Author’s note: I have discussed these ideas before in an opinion piece for The Times Higher Education, ‘Activist scholarship risks turning the academy into an echo chamber’ on 20 October 2022. This is a longer version, with a slightly different focus, including an account of incidents where scholars have accused each other of being “evil” in my own area of study.
While scholars can be advocates for a particular view, activist scholarship is inimical to the mission of open-minded and inquiring scholarship. I don’t care in which direction the particular activist barrow is being pushed: left, right, or another direction entirely. Advocacy is one thing. Activism is another.
First, I need to define what I mean by “activist”, simply because, when I’ve written on this before, I’ve been chipped for not being clear. The Merriam-Webster dictionary says that activist means “a person who uses or supports strong actions (such as public protests) in support of or opposition to one side of a controversial issue.” Activism, to me, is not simply advocating a point of view. It is adopting one side of a debate wholeheartedly, to the point of taking strong actions to support it.
The corollary to this, often, is that anything said which questions the activist account in any way, even a small way, is verboten, evil and ridiculous. Strong action must be taken against questions, and they must be shut down.

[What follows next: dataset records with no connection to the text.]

What follows belongs to an exercise in optimizing a design on an open flow for small area, a short achievable clock period and few clock cycles per item; a production flow would make more cautious choices. RTL that was checked went through simulation tests only; none was proved equivalent to the original.

alpha:
Design cmp_coder, start of the top module:
module cmp_coder (
    input  wire        clk,
    input  wire        rst,         
    input  wire [1:0]  cfg_fmt,     
    input  wire [1:0]  cfg_type,    
    input  wire        cfg_pred,    
    input  wire [2:0]  cfg_e,       
    input  wire        in_valid,
    output wire        in_ready,
    input  wire [15:0] in_pix,
    input  wire        in_last,
    output reg         out_valid,
    input  wire        out_ready,
    output reg  [31:0] out_data,
    output reg         out_last,
    output wire [15:0] res_len,     
    output wire [15:0] res_npix,    
    output wire [31:0] res_crc      
);
    localparam [31:0] CRC_POLY = 32'h82F6_3B78;    
    reg        rst_r;        
    reg        run;          
    reg        rdy;          
    reg        pend;         
    reg        first_exp;    
    assign in_ready = rdy;
    wire accept = in_valid & rdy;
    reg [1:0] fmt_r;
    reg [1:0] type_r;
    reg       pred_r;
    reg [2:0] e_r;
    wire        is_raw = (type_r == 2'd1);
    wire        is_bnd = (type_r == 2'd3);
    wire [15:0] maxv   = (fmt_r == 2'd0) ? 16'h03FF : (fmt_r == 2'd1) ? 16'h0FFF : 16'hFFFF;
    wire [15:0] half   = (fmt_r == 2'd0) ? 16'h0200 : (fmt_r == 2'd1) ? 16'h0800 : 16'h8000;
    wire [2:0]  ee     = is_bnd ? e_r : 3'd0;           
    wire [3:0]  w      = {ee, 1'b1};                    
    reg        s0_v, s0_last, s0_first, s0_i1;
    reg [15:0] s0_pix;
    reg [1:0]  cnt;           
    always @(posedge clk) begin
        rst_r <= rst;
        if (rst_r) begin
            s0_v      <= 1'b0;
            first_exp <= 1'b1;
        end else if (run) begin
            s0_v     <= accept;
            s0_pix   <= in_pix;
            s0_last  <= in_last;
            s0_first <= first_exp;
            s0_i1    <= !first_exp && (cnt == 2'd1);
            if (accept) begin
                first_exp <= in_last;
                cnt       <= first_exp ? 2'd1 : (cnt == 2'd2) ? 2'd2 : cnt + 2'd1;
            end
        end
        if (rdy && first_exp) begin
            fmt_r  <= cfg_fmt;
  ...
Settings: LEC_CHECK=0, CAP_MARGIN=20, CORE_MARGIN=2, CORE_UTILIZATION=65, CTS_CLUSTER_DIAMETER=80, CTS_CLUSTER_SIZE=34, SLEW_MARGIN=20; clock period 55.0 ns.
standard.sh (not shown) runs the stock make flow with config.mk's settings and CLKGATE_MAP_FILE= SYNTH_SCRIPT=/design/flow/synth_recipe.tcl, a recipe that flattens the netlist after the stock synthesis.
==> flow/flow/run.sh <==
#!/bin/bash
set -uo pipefail
export SETUP_SLACK_MARGIN=43
bash standard.sh > standard.log 2>&1
For beta, these inputs were changed with respect to alpha:
- CORE_UTILIZATION now 55, was 65
Findings:
- Logic depth of the worst path, buffers included: beta vs alpha identical
- Summary: overall die area, beta worse than alpha
- On maximum frequency, beta and alpha are neck and neck.
- Max final-layout clock buffer total across beta and alpha: beta
Background: an optimization exercise with open tools, aiming at small area, a short achievable clock period and few clock cycles per item. Do not read the settings as production practice. The RTL was checked by simulation tests, not by an equivalence proof against the original design.

==> flow/design.v (excerpt) <==
module aes_core (
    input  wire         clk,
    input  wire         rst,         
    input  wire         in_valid,
    output wire         in_ready,
    input  wire         in_aes256,   
    input  wire [255:0] in_key,
    input  wire [127:0] in_block,
    output wire         out_valid,
    input  wire         out_ready,
    output wire [127:0] out_block
);
For scale: about 1100 flip-flops, roughly 520 I/O pins.
clock: 8.5 ns
lec_check: 0
cap_margin: 20
core_margin: 2
core_utilization: 50
place_density: 0.7
setup_slack_margin: 5.0
slew_margin: 20
synth_hierarchical: 1
synth_minimum_keep_size: 0
tns_end_percent: 5
standard.sh (not shown) runs the stock make flow with config.mk's settings and CLKGATE_MAP_FILE= SYNTH_SCRIPT=/design/flow/synth_recipe.tcl, a recipe that flattens the netlist after the stock synthesis.
==> flow/flow/run.sh <==
#!/bin/bash
set -euo pipefail
bash standard.sh "BUFFER_PORTS_ARGS=-buffer_cell sky130_fd_sc_hd__buf_2" "SETUP_SLACK_MARGIN=5.3" finish > flow_make.log 2>&1
Testbench counts at the start, summed over its fixed seeds: cycles 23,660, blocks 1,920.
Then changed:
==> flow/flow/run.sh (replaced) <==
#!/bin/bash
set -euo pipefail
bash standard.sh "BUFFER_PORTS_ARGS=-buffer_cell sky130_fd_sc_hd__buf_2" "SETUP_SLACK_MARGIN=5.6" finish > flow_make.log 2>&1
--- a/flow/config.mk
+++ b/flow/config.mk
@@ -11 +11 @@
-export PLACE_DENSITY = 0.7
+export PLACE_DENSITY = 0.6
The changed run finished with timing, DRC and antenna clean.
Register-to-register slack gains 0.13 ns.
Die area is unchanged.
Via count is about the same.
Wire length grows by about 4%.
Design area grows by 7.1%.
Clock skew shrinks by 0.0096 ns.
Utilization grows by 4.5 points.
Global-route usage grows by 1.6 points.
Worst setup slack gains 0.13 ns.
Sequential share of layout area shrinks by 1.5 points.
Then changed:
==> flow/flow/run.sh (replaced) <==
#!/bin/bash
set -euo pipefail
bash standard.sh "BUFFER_PORTS_ARGS=-buffer_cell sky130_fd_sc_hd__buf_2" "SETUP_SLACK_MARGIN=5.3" finish > flow_make.log 2>&1
--- a/flow/config.mk
+++ b/flow/config.mk
@@ -16 +16 @@
-export TNS_END_PERCENT = 5
+export TNS_END_PERCENT = 20
After rerunning: Routed wire length climbs by 0.51%; via count climbs by about 0.32%; final area drops by 4.3%; core utilization drops by 2.9 points; cell count drops by 0.82%; global-route usage drops by 0.25 points; clock skew drops by 0.0061 ns; non-clock buffer count drops by 98; die area is unchanged.
Then changed:
--- a/flow/config.mk
+++ b/flow/config.mk
@@ -16 +16 @@
-export TNS_END_PERCENT = 20
+export TNS_END_PERCENT = 1
Routed wire length shrinks by 3.5%.
Global-route usage went down by 0.46 points.
Utilization fell by 2.3 points.
Then changed:
--- a/flow/config.mk
+++ b/flow/config.mk
@@ -10,2 +10,2 @@
-export CORE_UTILIZATION = 50
-export PLACE_DENSITY = 0.6
+export CORE_UTILIZATION = 40
+export PLACE_DENSITY = 0.5
@@ -16 +16 @@
-export TNS_END_PERCENT = 1
+export TNS_END_PERCENT = 5
=>
- non-clock buffer count climbs by 35
- utilization drops by 12 points
Then changed:
--- a/flow/config.mk
+++ b/flow/config.mk
@@ -10,2 +10,2 @@
-export CORE_UTILIZATION = 40
-export PLACE_DENSITY = 0.5
+export CORE_UTILIZATION = 50
+export PLACE_DENSITY = 0.6
=> The changed run completed with no timing, DRC or antenna violations; cell count went down by 4.1%; sequential cell count stays the same; hold slack improved by 0.0077 ns; design area is about the same; global-route usage went up by 5.2 points; critical path depth does not change.

========
aes_core again, from the RTL that the note above started with.
Settings: LEC_CHECK=0, CAP_MARGIN=20, CORE_MARGIN=2, CORE_UTILIZATION=50, PLACE_DENSITY=0.6, SETUP_SLACK_MARGIN=5.0, SLEW_MARGIN=20, SYNTH_HIERARCHICAL=1, SYNTH_MINIMUM_KEEP_SIZE=0, TNS_END_PERCENT=5; clock period 8.5 ns.
==> flow/flow/run.sh <==
#!/bin/bash
set -euo pipefail
bash standard.sh "BUFFER_PORTS_ARGS=-buffer_cell sky130_fd_sc_hd__buf_2" "SETUP_SLACK_MARGIN=5.3" finish > flow_make.log 2>&1
Testbench counts at the start, summed over its fixed seeds: cycles 23,660, blocks 1,920.
Then changed:
CTS_BUF_LIST = sky130_fd_sc_hd__clkbuf_4 sky130_fd_sc_hd__clkbuf_8   (was not set)
Maximum frequency falls by about 1.7%; setup slack degrades by 57 ps; via count rises by 1.0%; hold slack degrades by 7.0 ps; routed wire length climbs by 0.65%; cell area barely changes; first-iteration DRC count increases by about 1.5%.

afterwards: timing with drivers on the ports:
No port has a modelled driver above. Below, the same layouts with a new extraction and two added sets of constraints. Step 1, drivers: a clkbuf_16 drives clk and a buf_2 each remaining input, both assumed. Step 2 adds t to the input delays and takes it off the output delays; t is the mean of the earliest and latest rising clock arrival at the registers after step 1. Input paths then give back, and output paths get back, about the clock's delay inside the block. Slacks: no drivers / after step 1 / after step 2; pairs: no drivers / after step 1.
run	shift t [ns]	setup WS [ns]	hold slack, ns
the first run of note 1	0.843	5.079 / 5.079 / 5.079	0.301 / 0.301 / 0.301
the second run of note 1	0.857	5.209 / 5.209 / 4.977	0.309 / 0.309 / 0.309
the third run of note 1	0.841	5.067 / 5.067 / 5.067	0.313 / 0.313 / 0.313
the fourth run of note 1	0.857	5.063 / 5.063 / 5.063	0.311 / 0.311 / 0.311
the fifth run of note 1	0.853	5.119 / 5.119 / 5.119	0.307 / 0.307 / 0.307
the sixth run of note 1	0.849	5.165 / 5.165 / 5.068	0.315 / 0.315 / 0.315
the first run of note 2	0.849	5.165 / 5.165 / 5.068	0.315 / 0.315 / 0.315
the second run of note 2	1.000	5.108 / 5.037 / 5.112	0.308 / 0.308 / 0.308
After both steps setup and hold are still met in every run listed. The setup slack of the second run of note 1, which loses most, moves by 0.000 ns with the drivers and by -0.232 ns with both steps.
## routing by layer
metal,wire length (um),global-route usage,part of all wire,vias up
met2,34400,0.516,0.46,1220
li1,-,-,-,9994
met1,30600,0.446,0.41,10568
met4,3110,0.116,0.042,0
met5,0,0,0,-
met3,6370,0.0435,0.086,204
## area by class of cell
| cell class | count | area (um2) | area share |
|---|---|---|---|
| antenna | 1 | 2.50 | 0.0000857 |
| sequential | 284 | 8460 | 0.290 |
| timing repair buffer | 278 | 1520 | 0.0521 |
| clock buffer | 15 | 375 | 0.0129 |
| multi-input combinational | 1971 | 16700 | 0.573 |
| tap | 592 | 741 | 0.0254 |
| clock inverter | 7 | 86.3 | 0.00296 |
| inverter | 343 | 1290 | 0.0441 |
This design comes from an exercise in tuning for small area, a short achievable clock period and few clock cycles per item on the open sky130 flow, not from production work. Where RTL was checked, it was by simulation tests only, not by an equivalence proof against the original. The RTL of runs 3 and 4 was laid out without a check of its function.

## flow/standard.sh

```bash
#!/bin/bash
# synth_recipe.tcl (not shown) runs the flow's synth.tcl, then flattens the netlist and writes it again
# the make line also repeats each setting of config.mk as NAME=value (left out here)
make -C /OpenROAD-flow-scripts/flow DESIGN_CONFIG=/design/flow/config.mk WORK_HOME=/design/flow/orfs CLKGATE_MAP_FILE= SYNTH_SCRIPT=/design/flow/synth_recipe.tcl "${@:-finish}"
```

## flow/constraint.sdc

```tcl
create_clock -name core_clock -period 14.0 [get_ports {clk}]
set_input_delay 2.8000 -clock core_clock [delete_from_list [all_inputs] [get_ports {clk}]]
set_output_delay 2.8000 -clock core_clock [all_outputs]
set_load 0.01 [all_outputs]
```

## flow/config.mk

```make
export PLATFORM = sky130hd
export DESIGN_NAME = sgl_flit_rx
export DESIGN_NICKNAME = sgl_flit_rx
export VERILOG_FILES = /design/flow/design.v
export SDC_FILE = /design/flow/constraint.sdc
export NUM_CORES = 4
export LEC_CHECK = 0
export CAP_MARGIN = 20
export CORE_MARGIN = 2
export CORE_UTILIZATION = 58
export SLEW_MARGIN = 20
```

Advocacy is different. Advocacy involves arguing a particular point of view strongly. I believe advocacy is appropriate in an academic context, as long as the possibility of other credible points of view are acknowledged, and the reader is shown where those points of view can be found.
Let me explain the difference between advocacy and activism. The common law system is adversarial: both sides make arguments for their client’s position. Barristers are hired guns, advocates who argue for a fee. They often argue points with which they personally disagree, but I know from my experience of being a legal practitioner that knowing the other point of view makes one’s arguments better, because you can anticipate what the other side may raise against you. Secondly, barristers owe an overarching ethical duty to the court, beyond their duty to the client, to bring to the judge’s attention cases or laws which may conflict with their argument. To be a good advocate, you must note the flaws with your own case, and that there are other points of view.
To make a fair decision, courts must be in possession of the full picture. This means an advocate signals trustworthiness by conceding that there are points against his or her case. A very good advocate acknowledges the downsides of her case.
The question of trustworthiness is of relevance for academics as well as barristers. While partisan work may speak to the converted, it becomes less trustworthy to those who do not believe the fundamental premises undergirding the source. Activist material (of whatever stripe) goes even further than this. It assumes that certain contentious propositions are true, and that any questioning of those propositions is “evil”. The opposing view cannot even be mentioned, other than in passing, to be derided.
However, just as with arguments before a court, academic arguments become stronger, not weaker, when authors engage in good faith with opposing views, and note those views in their work, so that the reader can make up his or her own mind.
I know from personal experience that I resent it when I am told that a particular view is the only right one. This is so even if I am prima facie inclined to agree with that view. There’s nothing more guaranteed to get my back up than to tell me I have to agree with something, and that if I do not, I am an evil, stupid, or malicious person. I become suspicious and begin to question—why must I believe it? Why can’t I look at other points of view?
Any litigator knows that there are always two sides to the story. I am an ex-litigator and judge’s clerk. The best way to convince me of a particular point of view is to give me the options and let me think about it, rather than forbidding me from thinking about alternatives. I like to extend others the same courtesy in my work, and even more so in my teaching.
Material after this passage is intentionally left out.